Step 2: If You Can Do It, Decide To Do It
"It does not happen by itself," says Rosenstrach. Books like Dinner: A Love Story and articles like this one are filled with practical make-it-happen tips and techniques. But we can't (unfortunately!) call the family to the table or set a pot to boil. "Just get in the mindset. Assume that it's going to happen unless something comes up."

THE DINNER TOOLBOX
Look At Your Calendar
"Choose the nights that work best for you," says Rosenstrach. Starting small might be the way to ease into a new family routine. Schedule dinner for the nights free of meetings and activities, and then honor it as an appointment the whole family has to keep. Chicken pot pie can be an enticing lure. "If it's not every night, that's fine too," says Rosenstrach. "That's what we aspire to. Just get in the mindset."

Use the Morning
"I'm not inspired at the end of the day." Walking through the door at 6:30 in the evening, "I was brain dead," says Rosenstrach. If this sounds familiar, try getting the dinner momentum going first thing in the day. "Start thinking about it in the morning before you go to work." Take chicken out of the freezer to thaw, or start marinating a pork loin in rice wine, soy sauce and ginger ("Just dump a bunch of stuff in a plastic bag and throw your pork loin in. It's the easiest thing in the world."). Why get going first thing? Because we're more likely to see it through. "The natural instinct is to finish what you start." Knowing that you've already got dinner started will make you that much less likely to pull through the drive-thru or pick up the takeout menu.

Cook Your Tried-and-Trues
Studies show successful dieters often rely on a roster of go-to meals they eat again and again. Why can't the same thing be true for successful family dinners? Not every night needs to be a demonstration of your culinary prowess, and there's no shame in cooking from a rotation of favorites.

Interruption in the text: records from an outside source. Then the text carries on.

===== config.mk =====
export PLATFORM = sky130hd
export DESIGN_NAME = comparator_seq_ctrl
export DESIGN_NICKNAME = d
export VERILOG_FILES = /design/src/rtl/comparator_pkg.sv /design/src/rtl/comparator_4_bit.sv /design/src/rtl/comparator_seq_ctrl.sv
export SDC_FILE = /design/constraint.sdc
export NUM_CORES = 1
export LEC_CHECK = 0
export BUFFER_PORTS_ARGS = -buffer_cell sky130_fd_sc_hd__buf_2
export CELL_PAD_IN_SITES_DETAIL_PLACEMENT = 1
export CELL_PAD_IN_SITES_GLOBAL_PLACEMENT = 1
export CORE_ASPECT_RATIO = 1.1
export CORE_MARGIN = 5
export CORE_UTILIZATION = 37
export CTS_CLUSTER_DIAMETER = 40
export CTS_CLUSTER_SIZE = 24
export DETAILED_ROUTE_END_ITERATION = 8
export MAX_ROUTING_LAYER = met4
export PLACE_DENSITY = 0.84
export SYNTH_ARGS = -nofsm -noshare
export SYNTH_HDL_FRONTEND = slang
export SYNTH_HIERARCHICAL = 1
export SYNTH_SLANG_ARGS = --single-unit

===== constraint.sdc =====
create_clock -name clk -period 2.15 [get_ports clk]
set_input_delay 0.215 -clock clk [delete_from_list [all_inputs] [get_ports clk]]
set_output_delay 0.215 -clock clk [all_outputs]
set_load 0.03 [all_outputs]

===== src/rtl/comparator_pkg.sv =====
// Shared types and constants for the nibble-serial magnitude comparator.
package comparator_pkg;

    typedef enum logic [1:0] {
        IDLE = 2'd0,
        RUN  = 2'd1,
        DONE = 2'd2
    } state_e;

    localparam int NIB_W = 4;

    localparam logic [2:0] CASC_GT = 3'b100;
    localparam logic [2:0] CASC_EQ = 3'b010;
    localparam logic [2:0] CASC_LT = 3'b001;

    // Anything other than a single asserted flag is treated as "equal so far".
    function automatic logic [2:0] casc_norm(input logic [2:0] c);
        logic [2:0] r;
        r = CASC_EQ;
        unique case (c)
            CASC_GT, CASC_EQ, CASC_LT: r = c;
            default:                   r = CASC_EQ;
        endcase
        return r;
    endfunction

endpackage


===== src/rtl/comparator_4_bit.sv =====
// 4-bit unsigned magnitude comparator with cascade inputs.
module comparator_4_bit (
    input  logic [3:0] a,
    input  logic [3:0] b,
    input  logic       i_a_gt_b,
    input  logic       i_a_eq_b,
    input  logic       i_a_lt_b,
    output logic       o_a_gt_b,
    output logic       o_a_eq_b,
    output logic       o_a_lt_b
);

    always_comb begin
        o_a_gt_b = 1'b0;
        o_a_eq_b = 1'b0;
        o_a_lt_b = 1'b0;
        if (a > b) begin
            o_a_gt_b = 1'b1;
        end else if (a < b) begin
            o_a_lt_b = 1'b1;
        end else begin
            o_a_gt_b = i_a_gt_b;
            o_a_eq_b = i_a_eq_b;
            o_a_lt_b = i_a_lt_b;
        end
    end

endmodule


===== src/rtl/comparator_seq_ctrl.sv =====
// Wide unsigned compare by walking one shared 4-bit comparator
// from the low nibble upward, one nibble per cycle.
module comparator_seq_ctrl
    import comparator_pkg::*;
#(
    parameter int WIDTH = 16
) (
    input  logic             clk,
    input  logic             rst_n,
    input  logic             i_start,
    input  logic [WIDTH-1:0] a,
    input  logic [WIDTH-1:0] b,
    input  logic             i_a_gt_b,
    input  logic             i_a_eq_b,
    input  logic             i_a_lt_b,
    output logic             o_ready,
    output logic             o_busy,
    output logic             o_done,
    output logic             o_a_gt_b,
    output logic             o_a_eq_b,
    output logic             o_a_lt_b
);

    localparam int N  = WIDTH / NIB_W;
    localparam int SW = (N > 1) ? $clog2(N) : 1;

    state_e           state_q, state_d;
    logic [SW-1:0]    step_q, step_d;
    logic [WIDTH-1:0] a_q, a_d;
    logic [WIDTH-1:0] b_q, b_d;
    logic [2:0]       casc_q, casc_d;
    logic [2:0]       flags_q, flags_d;

    logic [WIDTH-1:0] a_sh, b_sh;
    logic [2:0]       cmp_out;

    assign a_sh = a_q >> {step_q, 2'b00};
    assign b_sh = b_q >> {step_q, 2'b00};

    comparator_4_bit u_cmp (
        .a        (a_sh[NIB_W-1:0]),
        .b        (b_sh[NIB_W-1:0]),
        .i_a_gt_b (casc_q[2]),
        .i_a_eq_b (casc_q[1]),
        .i_a_lt_b (casc_q[0]),
        .o_a_gt_b (cmp_out[2]),
        .o_a_eq_b (cmp_out[1]),
        .o_a_lt_b (cmp_out[0])
    );

    always_comb begin
        state_d = state_q;
        step_d  = step_q;
        a_d     = a_q;
        b_d     = b_q;
        casc_d  = casc_q;
        flags_d = flags_q;
        unique case (state_q)
            IDLE, DONE: begin
                state_d = IDLE;
                if (i_start) begin
                    a_d     = a;
                    b_d     = b;
                    casc_d  = casc_norm({i_a_gt_b, i_a_eq_b, i_a_lt_b});
                    step_d  = '0;
                    state_d = RUN;
                end
            end
            RUN: begin
                casc_d = cmp_out;
                step_d = step_q + SW'(1);
                if (step_q == SW'(N - 1)) begin
                    flags_d = cmp_out;
                    state_d = DONE;
                end
            end
            default: state_d = IDLE;
        endcase
    end

    always_ff @(posedge clk or negedge rst_n) begin
        if (!rst_n) begin
            state_q <= IDLE;
            step_q  <= '0;
            a_q     <= '0;
            b_q     <= '0;
            casc_q  <= '0;
            flags_q <= '0;
        end else begin
            state_q <= state_d;
            step_q  <= step_d;
            a_q     <= a_d;
            b_q     <= b_d;
            casc_q  <= casc_d;
            flags_q <= flags_d;
        end
    end

    assign o_ready  = (state_q != RUN);
    assign o_busy   = (state_q == RUN);
    assign o_done   = (state_q == DONE);
    assign o_a_gt_b = flags_q[2];
    assign o_a_eq_b = flags_q[1];
    assign o_a_lt_b = flags_q[0];

endmodule


==> flow_summary_export.csv, run 1 <==
group,metric,value,unit
status,status,"finished with violations",
status,violations,"setup timing",
power,p_per_area,1780,nW/um2
global_routing,antenna_found_initial,0,
power,p_leak,1.29,nW
finish,drive_gt1_share,34.0,%
logic_synthesis,ys_types,30,
timing,fin_crit_sh,105,%
clocking,insertion_delay,0.29,ns
global_routing,overflow,0,
drt,dr.pass1.iters,4,
finish,mostFrequentLayoutCells,"nand2_1, buf_2, dfrtp_1, mux4_2, buf_4",
timing,drv_slew,0,
clocking,cts_buffer_depth,2,
drt,vias_per_cell,4.68,
drt,wl_met3,188,um
global_routing,grt_pass1_wl,8050,um
timing,postLayoutSetupSlackWorst,-0.104,ns
worst_setup_path,crit_type,"flop to flop",
drt,first_iter_violations,43,
drt,post_drt_wl_per_cell,14.8,um
worst_setup_path,end_kind,"flop",
worst_setup_path,crit_path_max_fanout,3,
worst_setup_path,critPathArrivalTime,2.43,ns
die,std_cell_rows,28,
worst_setup_path,worstPathRequired,2.32,ns
die,die_h,86.8,um
logic_synthesis,synth_nets,244,
logic_synthesis,syn_inst,201,
drt,highest_layer,"met4",
clocking,cts_num_sinks,42,
die,initial_core_util,37.5,%
clocking,clk_pin_slew_worst_paths,0.08,ns
logic_synthesis,yosys.area.top_type,"dfrtp_1",
global_routing,grt_max_degree,43,
global_routing,grt_pass1_vias,1651,
drt,vias,1522,
timing,hold_ws,0.0593,ns
logic_synthesis,ys_ff_latch,42,
clocking,cts_root_buf,"clkbuf_8",
drt,wl_met1,1970,um
job,cap_violations,0,
placement,hpwl,3540,um
clocking,cts_tree,"built",
finish,insertedDiodeCount,0,
die,core,5290,um2
die,die_area,6930,um2
die,io_pins,44,
clocking,cts_buffers,5,
clocking,holdBufCountCts,0,
finish,syn2layout_area_growth,25.0,%
logic_synthesis,synth_top_cell_area_share,53.0,%
logic_synthesis,synth.yosys.warnings,6,
timing,max_freq,444,MHz
placement,port_buffers,43,
finish,fillers,611,
timing,period_minus_slack,2.25,ns
power,peakVddDrop,0.571,mV
finish,nNetsFinal,292,
timing,worstMarginPinSlew,0.919,ns
clocking,htree_levels,2,
logic_synthesis,synthesis.area,1980,um2
drt,routed-wl-met2,2570,um
logic_synthesis,synth_top_cells_by_area,"dfrtp_1, nand2_1, mux4_2",
worst_setup_path,start_kind,"flop",
drt,drc,0,
drt,drtAntennaViolNets,0,
worst_hold_path,hold_path.class,"input pin to async pin",
placement,gp_congestion,0.790,
timing,setup_viol,5,
logic_synthesis,avgSynthCellArea,9.87,um2
power,power.total,4.42,mW
placement,dpl_worst_slack,-0.143,ns
timing,fin_skew,0.00279,ns
die,dieWidth,79.8,um
global_routing,grt_usage,15.5,%
drt,totalWireLength,4810,um
finish,final_common_cell,"nand2_1",
timing,finalHoldViolCount,0,
timing,rsz0062_at_grt,"yes",
timing,max_slew_margin,38.7,%
logic_synthesis,seq_area_frac_synth,53.0,%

Feel free to tweak basic recipes (grilled pork chops / chicken cutlets / steaks + vegetable + grains) based on whatever's available, on sale, or at its freshest peak. Not only will this make cooking easier, it will simplify shopping, too. Make it happen: 12 quick grilled summer dinners

Cook Like a Chef
Peek inside a restaurant kitchen and you'll see bowls filled with ready-to-go vegetables, proteins, sauces, and vinaigrettes to be thrown into a dish. Chefs call this set-up mise en place meaning "everything in its place." You can get dinner halfway done on the weekend by creating your own mise. Roast chicken parts. Grill pork tenderloins. Cook a pot of your family's favorite grain. Wash veggies so they're ready to go. Mix up a batch of sauce that makes every vegetable a kid favorite. Like getting started in the morning, you'll already be that much closer to having dinner on the table by the time you walk in the door.

Use the Slow-Cooker
It's the closest we can get to someone else cooking dinner for us. Throw ingredients in a pot, set it to low, and then go about your day. The best part? At dinnertime, the hard part's all done. Make it happen: 5 healthy slow-cooker recipes

Double It
The next time you're whipping up a batch of your favorite bolognese or a pot of neighborhood-famous chili, consider doubling the recipe. You'll get two meals for the prep time of one. Casseroles, soups, stews, burritos, tomato sauce and homemade pizza all do well in the freezer. Make it happen: 20 freezer-friendly meals

Keep Your Eye on the Prize
Between shopping list and "dinner's served!" there's a lot of prep that goes into making dinner happen. But remember why you're going through all the trouble: you're carving out a time each day when the family can connect. "The danger in all this is to say there's only one way to connect with your family and that the dinner table is the place to do it," says Rosenstrach. "If it's too hard to make dinner happen, make breakfast 'family dinner.'" To a certain extent, the food doesn't even matter. The most important thing is having that time when the family can come together. "It's such a pleasant, wonderful, happy place to look forward to," says Rosenstrach. "I get such a primal satisfaction out of watching my kids eat food I made. Whether that will help them get into Harvard, I have no idea."

What helps dinner happen in your house? Any tricks and shortcuts you swear by?